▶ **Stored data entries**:
....
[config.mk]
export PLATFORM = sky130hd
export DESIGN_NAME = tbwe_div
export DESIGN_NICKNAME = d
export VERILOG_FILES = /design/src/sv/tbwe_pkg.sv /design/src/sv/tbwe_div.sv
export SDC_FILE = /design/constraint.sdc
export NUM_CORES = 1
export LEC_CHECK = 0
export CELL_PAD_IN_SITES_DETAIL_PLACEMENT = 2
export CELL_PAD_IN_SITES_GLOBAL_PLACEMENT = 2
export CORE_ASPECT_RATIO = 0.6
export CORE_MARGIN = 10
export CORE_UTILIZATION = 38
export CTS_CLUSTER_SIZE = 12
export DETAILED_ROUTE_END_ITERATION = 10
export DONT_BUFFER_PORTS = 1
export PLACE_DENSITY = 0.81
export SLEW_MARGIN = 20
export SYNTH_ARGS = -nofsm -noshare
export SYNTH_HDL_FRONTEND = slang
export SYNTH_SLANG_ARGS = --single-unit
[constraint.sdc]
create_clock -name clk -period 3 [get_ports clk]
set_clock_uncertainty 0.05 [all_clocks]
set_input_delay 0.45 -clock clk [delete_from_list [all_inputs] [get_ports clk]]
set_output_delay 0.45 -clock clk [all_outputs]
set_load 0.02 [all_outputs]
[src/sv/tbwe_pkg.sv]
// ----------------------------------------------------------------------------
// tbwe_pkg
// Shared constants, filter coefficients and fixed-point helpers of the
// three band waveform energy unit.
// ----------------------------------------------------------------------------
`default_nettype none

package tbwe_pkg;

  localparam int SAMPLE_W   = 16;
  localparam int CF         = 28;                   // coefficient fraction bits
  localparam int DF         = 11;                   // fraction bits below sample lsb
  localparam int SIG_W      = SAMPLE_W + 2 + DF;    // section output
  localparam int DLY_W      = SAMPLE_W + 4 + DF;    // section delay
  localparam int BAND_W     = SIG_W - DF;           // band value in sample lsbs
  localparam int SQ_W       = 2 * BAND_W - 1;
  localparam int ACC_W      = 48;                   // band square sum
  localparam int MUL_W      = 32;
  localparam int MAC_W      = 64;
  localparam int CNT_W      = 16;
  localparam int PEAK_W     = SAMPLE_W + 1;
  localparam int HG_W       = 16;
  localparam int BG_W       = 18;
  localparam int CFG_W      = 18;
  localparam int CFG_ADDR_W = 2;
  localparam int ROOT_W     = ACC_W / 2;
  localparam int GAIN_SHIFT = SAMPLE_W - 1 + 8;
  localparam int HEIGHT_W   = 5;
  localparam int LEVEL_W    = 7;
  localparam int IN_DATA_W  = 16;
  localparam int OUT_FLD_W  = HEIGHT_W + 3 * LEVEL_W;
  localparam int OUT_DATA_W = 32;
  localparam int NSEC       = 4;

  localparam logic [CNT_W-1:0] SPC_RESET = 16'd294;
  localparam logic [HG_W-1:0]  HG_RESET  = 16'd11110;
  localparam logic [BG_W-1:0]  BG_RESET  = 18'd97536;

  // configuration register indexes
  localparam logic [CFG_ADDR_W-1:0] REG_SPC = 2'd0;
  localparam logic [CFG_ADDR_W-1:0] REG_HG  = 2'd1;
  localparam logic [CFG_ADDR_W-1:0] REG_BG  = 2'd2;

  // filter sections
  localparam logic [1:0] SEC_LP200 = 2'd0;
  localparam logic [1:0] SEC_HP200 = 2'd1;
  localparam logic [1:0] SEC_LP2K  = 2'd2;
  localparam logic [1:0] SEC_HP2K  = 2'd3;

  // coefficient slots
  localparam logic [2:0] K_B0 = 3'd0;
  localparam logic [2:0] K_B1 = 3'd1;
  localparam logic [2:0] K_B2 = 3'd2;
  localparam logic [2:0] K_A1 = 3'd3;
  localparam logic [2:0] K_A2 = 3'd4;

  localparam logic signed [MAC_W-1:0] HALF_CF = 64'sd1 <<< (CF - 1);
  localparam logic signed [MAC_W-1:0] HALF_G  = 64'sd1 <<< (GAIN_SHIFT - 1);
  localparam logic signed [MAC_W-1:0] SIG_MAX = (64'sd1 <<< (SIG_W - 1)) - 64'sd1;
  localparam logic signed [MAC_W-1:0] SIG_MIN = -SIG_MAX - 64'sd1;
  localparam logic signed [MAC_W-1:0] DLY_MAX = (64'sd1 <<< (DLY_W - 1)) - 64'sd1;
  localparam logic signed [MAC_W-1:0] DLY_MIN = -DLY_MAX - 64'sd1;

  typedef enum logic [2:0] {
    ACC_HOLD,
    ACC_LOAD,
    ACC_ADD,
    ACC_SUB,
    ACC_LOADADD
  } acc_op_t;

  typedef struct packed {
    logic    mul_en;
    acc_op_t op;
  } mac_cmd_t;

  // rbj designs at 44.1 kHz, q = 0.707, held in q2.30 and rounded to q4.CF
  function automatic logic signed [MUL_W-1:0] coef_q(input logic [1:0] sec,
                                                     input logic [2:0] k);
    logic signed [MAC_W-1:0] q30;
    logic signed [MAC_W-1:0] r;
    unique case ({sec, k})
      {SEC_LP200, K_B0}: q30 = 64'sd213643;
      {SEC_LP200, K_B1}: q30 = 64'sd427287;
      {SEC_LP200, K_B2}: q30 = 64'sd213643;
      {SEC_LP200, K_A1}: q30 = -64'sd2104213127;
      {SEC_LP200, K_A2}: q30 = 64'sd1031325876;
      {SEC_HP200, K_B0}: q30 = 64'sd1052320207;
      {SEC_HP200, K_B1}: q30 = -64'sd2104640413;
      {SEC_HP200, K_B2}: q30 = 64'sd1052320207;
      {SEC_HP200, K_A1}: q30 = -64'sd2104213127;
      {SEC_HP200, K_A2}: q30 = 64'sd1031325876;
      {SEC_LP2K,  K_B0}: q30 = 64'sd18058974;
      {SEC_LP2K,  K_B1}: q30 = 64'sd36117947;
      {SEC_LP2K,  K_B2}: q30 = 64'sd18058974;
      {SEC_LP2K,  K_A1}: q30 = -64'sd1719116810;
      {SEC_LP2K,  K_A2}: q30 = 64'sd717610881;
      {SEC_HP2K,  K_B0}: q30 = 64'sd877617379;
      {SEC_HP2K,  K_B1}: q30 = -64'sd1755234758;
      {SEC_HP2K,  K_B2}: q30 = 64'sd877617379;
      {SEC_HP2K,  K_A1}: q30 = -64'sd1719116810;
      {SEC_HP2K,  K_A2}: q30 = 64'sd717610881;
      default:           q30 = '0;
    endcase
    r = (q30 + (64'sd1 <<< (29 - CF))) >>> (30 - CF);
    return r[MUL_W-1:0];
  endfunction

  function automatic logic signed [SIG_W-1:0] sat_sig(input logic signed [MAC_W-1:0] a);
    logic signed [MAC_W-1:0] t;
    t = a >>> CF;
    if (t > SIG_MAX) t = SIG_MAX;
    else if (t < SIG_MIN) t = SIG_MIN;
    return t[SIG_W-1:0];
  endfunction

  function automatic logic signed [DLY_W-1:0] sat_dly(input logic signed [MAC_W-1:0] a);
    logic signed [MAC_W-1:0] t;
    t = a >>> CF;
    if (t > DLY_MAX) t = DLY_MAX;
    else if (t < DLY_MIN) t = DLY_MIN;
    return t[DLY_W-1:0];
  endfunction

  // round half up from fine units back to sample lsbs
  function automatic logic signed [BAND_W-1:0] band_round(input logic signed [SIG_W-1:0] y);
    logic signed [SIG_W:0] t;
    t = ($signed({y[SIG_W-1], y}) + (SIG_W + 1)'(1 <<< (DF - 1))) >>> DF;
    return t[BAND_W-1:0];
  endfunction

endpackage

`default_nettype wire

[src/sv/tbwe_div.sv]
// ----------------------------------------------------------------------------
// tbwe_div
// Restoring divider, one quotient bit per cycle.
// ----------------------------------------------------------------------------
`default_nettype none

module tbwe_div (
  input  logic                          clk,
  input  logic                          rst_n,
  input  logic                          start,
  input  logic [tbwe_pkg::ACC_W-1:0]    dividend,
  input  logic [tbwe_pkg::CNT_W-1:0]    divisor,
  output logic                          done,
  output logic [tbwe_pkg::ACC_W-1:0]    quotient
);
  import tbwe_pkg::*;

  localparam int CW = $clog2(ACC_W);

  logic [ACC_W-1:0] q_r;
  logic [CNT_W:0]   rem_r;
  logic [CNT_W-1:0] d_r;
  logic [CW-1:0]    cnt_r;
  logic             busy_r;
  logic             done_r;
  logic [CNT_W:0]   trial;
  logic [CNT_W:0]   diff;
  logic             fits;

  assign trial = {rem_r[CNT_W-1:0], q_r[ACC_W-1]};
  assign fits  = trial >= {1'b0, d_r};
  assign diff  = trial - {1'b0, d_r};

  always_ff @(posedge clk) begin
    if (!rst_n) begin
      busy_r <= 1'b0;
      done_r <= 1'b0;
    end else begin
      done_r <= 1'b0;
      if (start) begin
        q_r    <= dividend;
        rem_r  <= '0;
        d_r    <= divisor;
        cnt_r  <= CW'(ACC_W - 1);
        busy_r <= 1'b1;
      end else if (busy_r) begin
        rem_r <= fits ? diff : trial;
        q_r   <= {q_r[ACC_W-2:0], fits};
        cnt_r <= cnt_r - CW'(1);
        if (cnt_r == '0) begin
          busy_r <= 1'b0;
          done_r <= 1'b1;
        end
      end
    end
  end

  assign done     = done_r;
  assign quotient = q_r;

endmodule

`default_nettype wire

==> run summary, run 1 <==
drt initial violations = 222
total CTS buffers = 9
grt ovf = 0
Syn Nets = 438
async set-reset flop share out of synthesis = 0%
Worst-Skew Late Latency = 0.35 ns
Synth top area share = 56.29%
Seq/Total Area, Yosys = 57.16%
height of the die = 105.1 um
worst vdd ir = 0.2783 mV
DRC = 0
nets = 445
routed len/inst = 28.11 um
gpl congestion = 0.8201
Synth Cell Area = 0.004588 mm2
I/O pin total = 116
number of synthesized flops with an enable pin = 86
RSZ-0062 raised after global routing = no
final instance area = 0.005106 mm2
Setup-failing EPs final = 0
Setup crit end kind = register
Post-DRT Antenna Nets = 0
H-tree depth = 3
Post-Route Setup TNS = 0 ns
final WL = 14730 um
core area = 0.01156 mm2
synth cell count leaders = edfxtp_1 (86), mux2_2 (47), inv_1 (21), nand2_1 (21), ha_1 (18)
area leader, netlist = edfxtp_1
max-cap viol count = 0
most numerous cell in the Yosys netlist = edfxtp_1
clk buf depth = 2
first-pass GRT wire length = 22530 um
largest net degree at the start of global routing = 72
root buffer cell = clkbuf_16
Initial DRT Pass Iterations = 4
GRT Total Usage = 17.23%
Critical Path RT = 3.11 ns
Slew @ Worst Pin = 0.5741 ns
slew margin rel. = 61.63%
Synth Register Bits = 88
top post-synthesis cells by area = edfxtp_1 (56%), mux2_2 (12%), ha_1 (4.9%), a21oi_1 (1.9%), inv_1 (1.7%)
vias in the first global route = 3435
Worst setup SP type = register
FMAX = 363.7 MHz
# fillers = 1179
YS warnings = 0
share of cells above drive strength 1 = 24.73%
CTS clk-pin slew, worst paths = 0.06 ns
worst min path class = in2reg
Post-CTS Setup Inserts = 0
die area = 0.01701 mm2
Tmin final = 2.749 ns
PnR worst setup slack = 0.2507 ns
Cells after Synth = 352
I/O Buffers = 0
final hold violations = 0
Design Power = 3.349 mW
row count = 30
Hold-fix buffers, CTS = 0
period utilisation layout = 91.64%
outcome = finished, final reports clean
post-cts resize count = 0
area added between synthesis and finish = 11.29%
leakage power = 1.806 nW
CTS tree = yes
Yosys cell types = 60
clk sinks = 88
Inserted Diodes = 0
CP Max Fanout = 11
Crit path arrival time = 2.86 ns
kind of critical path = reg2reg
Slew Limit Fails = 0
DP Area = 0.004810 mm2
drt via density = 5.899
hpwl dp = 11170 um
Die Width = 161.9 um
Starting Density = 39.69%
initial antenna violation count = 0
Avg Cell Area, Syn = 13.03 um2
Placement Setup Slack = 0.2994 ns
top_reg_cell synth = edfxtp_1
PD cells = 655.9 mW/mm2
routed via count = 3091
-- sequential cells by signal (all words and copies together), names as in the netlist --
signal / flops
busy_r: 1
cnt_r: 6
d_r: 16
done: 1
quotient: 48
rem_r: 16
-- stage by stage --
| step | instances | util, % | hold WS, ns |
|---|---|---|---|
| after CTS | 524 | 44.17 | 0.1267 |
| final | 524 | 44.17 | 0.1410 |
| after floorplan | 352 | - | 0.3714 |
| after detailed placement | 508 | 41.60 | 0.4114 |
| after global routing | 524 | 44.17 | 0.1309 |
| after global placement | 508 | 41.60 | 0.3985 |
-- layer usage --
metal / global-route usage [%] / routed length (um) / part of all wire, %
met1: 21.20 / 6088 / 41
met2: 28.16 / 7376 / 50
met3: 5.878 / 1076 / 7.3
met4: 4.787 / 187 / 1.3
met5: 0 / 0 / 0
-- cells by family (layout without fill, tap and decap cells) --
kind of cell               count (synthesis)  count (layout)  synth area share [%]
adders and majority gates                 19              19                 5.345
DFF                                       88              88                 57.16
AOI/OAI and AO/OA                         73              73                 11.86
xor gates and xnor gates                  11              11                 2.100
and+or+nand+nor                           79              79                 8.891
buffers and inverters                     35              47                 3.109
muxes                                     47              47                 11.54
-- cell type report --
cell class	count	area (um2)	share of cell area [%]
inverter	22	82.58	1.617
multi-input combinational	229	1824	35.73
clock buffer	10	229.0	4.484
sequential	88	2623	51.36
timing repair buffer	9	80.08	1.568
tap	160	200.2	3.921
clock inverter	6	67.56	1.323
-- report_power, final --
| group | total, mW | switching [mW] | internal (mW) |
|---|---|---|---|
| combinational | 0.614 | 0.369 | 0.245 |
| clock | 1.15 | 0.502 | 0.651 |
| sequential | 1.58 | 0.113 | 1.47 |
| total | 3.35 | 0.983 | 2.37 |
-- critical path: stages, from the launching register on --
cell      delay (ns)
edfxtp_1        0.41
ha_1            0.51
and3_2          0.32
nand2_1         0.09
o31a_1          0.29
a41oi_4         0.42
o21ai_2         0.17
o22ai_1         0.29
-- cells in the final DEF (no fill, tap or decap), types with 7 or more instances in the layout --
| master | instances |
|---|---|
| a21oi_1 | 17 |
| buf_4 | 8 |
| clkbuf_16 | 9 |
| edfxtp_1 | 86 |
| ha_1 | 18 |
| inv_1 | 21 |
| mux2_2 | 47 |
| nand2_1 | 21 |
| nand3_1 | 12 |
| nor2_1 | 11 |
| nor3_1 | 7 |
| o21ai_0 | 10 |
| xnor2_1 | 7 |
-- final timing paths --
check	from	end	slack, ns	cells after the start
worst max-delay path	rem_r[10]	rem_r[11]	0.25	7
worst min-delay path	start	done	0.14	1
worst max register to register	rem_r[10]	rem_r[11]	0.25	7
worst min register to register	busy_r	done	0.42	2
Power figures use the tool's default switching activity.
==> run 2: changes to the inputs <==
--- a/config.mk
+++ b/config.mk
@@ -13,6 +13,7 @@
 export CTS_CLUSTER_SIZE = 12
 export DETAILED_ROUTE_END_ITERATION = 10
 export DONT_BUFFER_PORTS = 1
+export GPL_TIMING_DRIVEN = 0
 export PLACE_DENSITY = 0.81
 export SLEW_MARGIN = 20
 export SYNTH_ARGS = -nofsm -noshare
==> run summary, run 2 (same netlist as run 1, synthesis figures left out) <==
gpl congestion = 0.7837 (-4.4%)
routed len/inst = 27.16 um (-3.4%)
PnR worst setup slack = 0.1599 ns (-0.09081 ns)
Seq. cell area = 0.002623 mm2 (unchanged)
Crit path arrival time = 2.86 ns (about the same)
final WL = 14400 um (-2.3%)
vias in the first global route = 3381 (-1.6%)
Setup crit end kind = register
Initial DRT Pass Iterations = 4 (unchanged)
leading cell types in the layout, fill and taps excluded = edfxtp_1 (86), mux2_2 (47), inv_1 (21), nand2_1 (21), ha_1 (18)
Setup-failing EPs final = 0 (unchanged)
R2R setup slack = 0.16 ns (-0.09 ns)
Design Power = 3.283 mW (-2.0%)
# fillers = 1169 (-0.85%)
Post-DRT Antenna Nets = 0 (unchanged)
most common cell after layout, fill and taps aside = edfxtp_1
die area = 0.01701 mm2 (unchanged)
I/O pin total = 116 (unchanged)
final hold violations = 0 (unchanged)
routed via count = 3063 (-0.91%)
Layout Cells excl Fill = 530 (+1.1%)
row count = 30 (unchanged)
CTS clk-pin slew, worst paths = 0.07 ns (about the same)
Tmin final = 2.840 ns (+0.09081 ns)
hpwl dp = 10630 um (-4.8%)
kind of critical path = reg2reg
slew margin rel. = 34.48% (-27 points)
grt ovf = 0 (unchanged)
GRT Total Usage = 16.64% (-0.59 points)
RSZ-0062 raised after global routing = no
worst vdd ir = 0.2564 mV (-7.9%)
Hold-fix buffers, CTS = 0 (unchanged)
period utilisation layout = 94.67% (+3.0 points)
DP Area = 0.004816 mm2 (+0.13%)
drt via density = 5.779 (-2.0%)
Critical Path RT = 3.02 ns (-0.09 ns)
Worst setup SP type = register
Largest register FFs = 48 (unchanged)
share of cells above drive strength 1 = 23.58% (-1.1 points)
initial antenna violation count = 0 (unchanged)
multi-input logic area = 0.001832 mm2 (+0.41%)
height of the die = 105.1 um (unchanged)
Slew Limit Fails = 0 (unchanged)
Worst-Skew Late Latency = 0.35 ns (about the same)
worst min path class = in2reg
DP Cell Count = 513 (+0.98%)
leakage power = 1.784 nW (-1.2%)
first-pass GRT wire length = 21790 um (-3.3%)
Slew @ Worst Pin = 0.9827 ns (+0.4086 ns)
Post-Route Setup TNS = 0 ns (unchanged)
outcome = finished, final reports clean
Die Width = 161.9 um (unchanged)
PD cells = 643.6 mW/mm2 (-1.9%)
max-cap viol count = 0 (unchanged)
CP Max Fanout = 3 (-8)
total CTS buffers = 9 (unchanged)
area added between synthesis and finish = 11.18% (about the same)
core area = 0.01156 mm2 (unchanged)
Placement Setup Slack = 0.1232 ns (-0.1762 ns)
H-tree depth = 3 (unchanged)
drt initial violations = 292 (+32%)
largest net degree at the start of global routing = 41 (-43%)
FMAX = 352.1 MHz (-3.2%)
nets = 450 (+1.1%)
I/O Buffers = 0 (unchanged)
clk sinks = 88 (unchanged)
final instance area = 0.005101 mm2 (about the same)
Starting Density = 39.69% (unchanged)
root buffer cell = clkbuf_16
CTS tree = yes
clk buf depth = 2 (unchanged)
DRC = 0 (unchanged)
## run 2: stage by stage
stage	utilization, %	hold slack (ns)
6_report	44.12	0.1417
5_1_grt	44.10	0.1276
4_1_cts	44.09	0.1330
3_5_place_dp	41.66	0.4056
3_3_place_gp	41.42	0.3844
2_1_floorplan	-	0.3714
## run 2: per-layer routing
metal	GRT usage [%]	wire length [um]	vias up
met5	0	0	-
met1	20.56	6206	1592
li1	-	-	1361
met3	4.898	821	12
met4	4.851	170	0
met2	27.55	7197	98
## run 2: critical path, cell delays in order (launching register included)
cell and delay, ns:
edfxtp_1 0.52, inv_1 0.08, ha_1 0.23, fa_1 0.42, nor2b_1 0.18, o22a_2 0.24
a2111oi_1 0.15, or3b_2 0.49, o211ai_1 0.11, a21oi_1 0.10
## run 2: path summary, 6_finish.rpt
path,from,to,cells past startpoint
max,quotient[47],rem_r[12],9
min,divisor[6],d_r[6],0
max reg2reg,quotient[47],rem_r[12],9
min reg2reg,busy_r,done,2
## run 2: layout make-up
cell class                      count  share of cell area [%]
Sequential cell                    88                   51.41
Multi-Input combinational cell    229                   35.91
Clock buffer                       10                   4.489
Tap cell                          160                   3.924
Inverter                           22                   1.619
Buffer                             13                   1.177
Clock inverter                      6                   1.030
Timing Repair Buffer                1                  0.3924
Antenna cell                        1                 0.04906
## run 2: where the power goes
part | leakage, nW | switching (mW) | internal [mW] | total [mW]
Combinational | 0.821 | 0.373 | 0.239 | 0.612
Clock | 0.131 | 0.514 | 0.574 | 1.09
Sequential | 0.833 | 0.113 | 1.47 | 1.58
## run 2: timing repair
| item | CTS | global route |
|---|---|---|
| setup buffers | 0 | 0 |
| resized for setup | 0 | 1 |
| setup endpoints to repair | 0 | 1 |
....
▶ **Task item**:
For this exercise, repeat exactly the lines of the data above from the one with "routed via count = 3091" down to the one with "kind of cell", both end lines included.

▶ **Exercise output**:
routed via count = 3091
-- sequential cells by signal (all words and copies together), names as in the netlist --
signal / flops
busy_r: 1
cnt_r: 6
d_r: 16
done: 1
quotient: 48
rem_r: 16
-- stage by stage --
| step | instances | util, % | hold WS, ns |
|---|---|---|---|
| after CTS | 524 | 44.17 | 0.1267 |
| final | 524 | 44.17 | 0.1410 |
| after floorplan | 352 | - | 0.3714 |
| after detailed placement | 508 | 41.60 | 0.4114 |
| after global routing | 524 | 44.17 | 0.1309 |
| after global placement | 508 | 41.60 | 0.3985 |
-- layer usage --
metal / global-route usage [%] / routed length (um) / part of all wire, %
met1: 21.20 / 6088 / 41
met2: 28.16 / 7376 / 50
met3: 5.878 / 1076 / 7.3
met4: 4.787 / 187 / 1.3
met5: 0 / 0 / 0
-- cells by family (layout without fill, tap and decap cells) --
kind of cell               count (synthesis)  count (layout)  synth area share [%]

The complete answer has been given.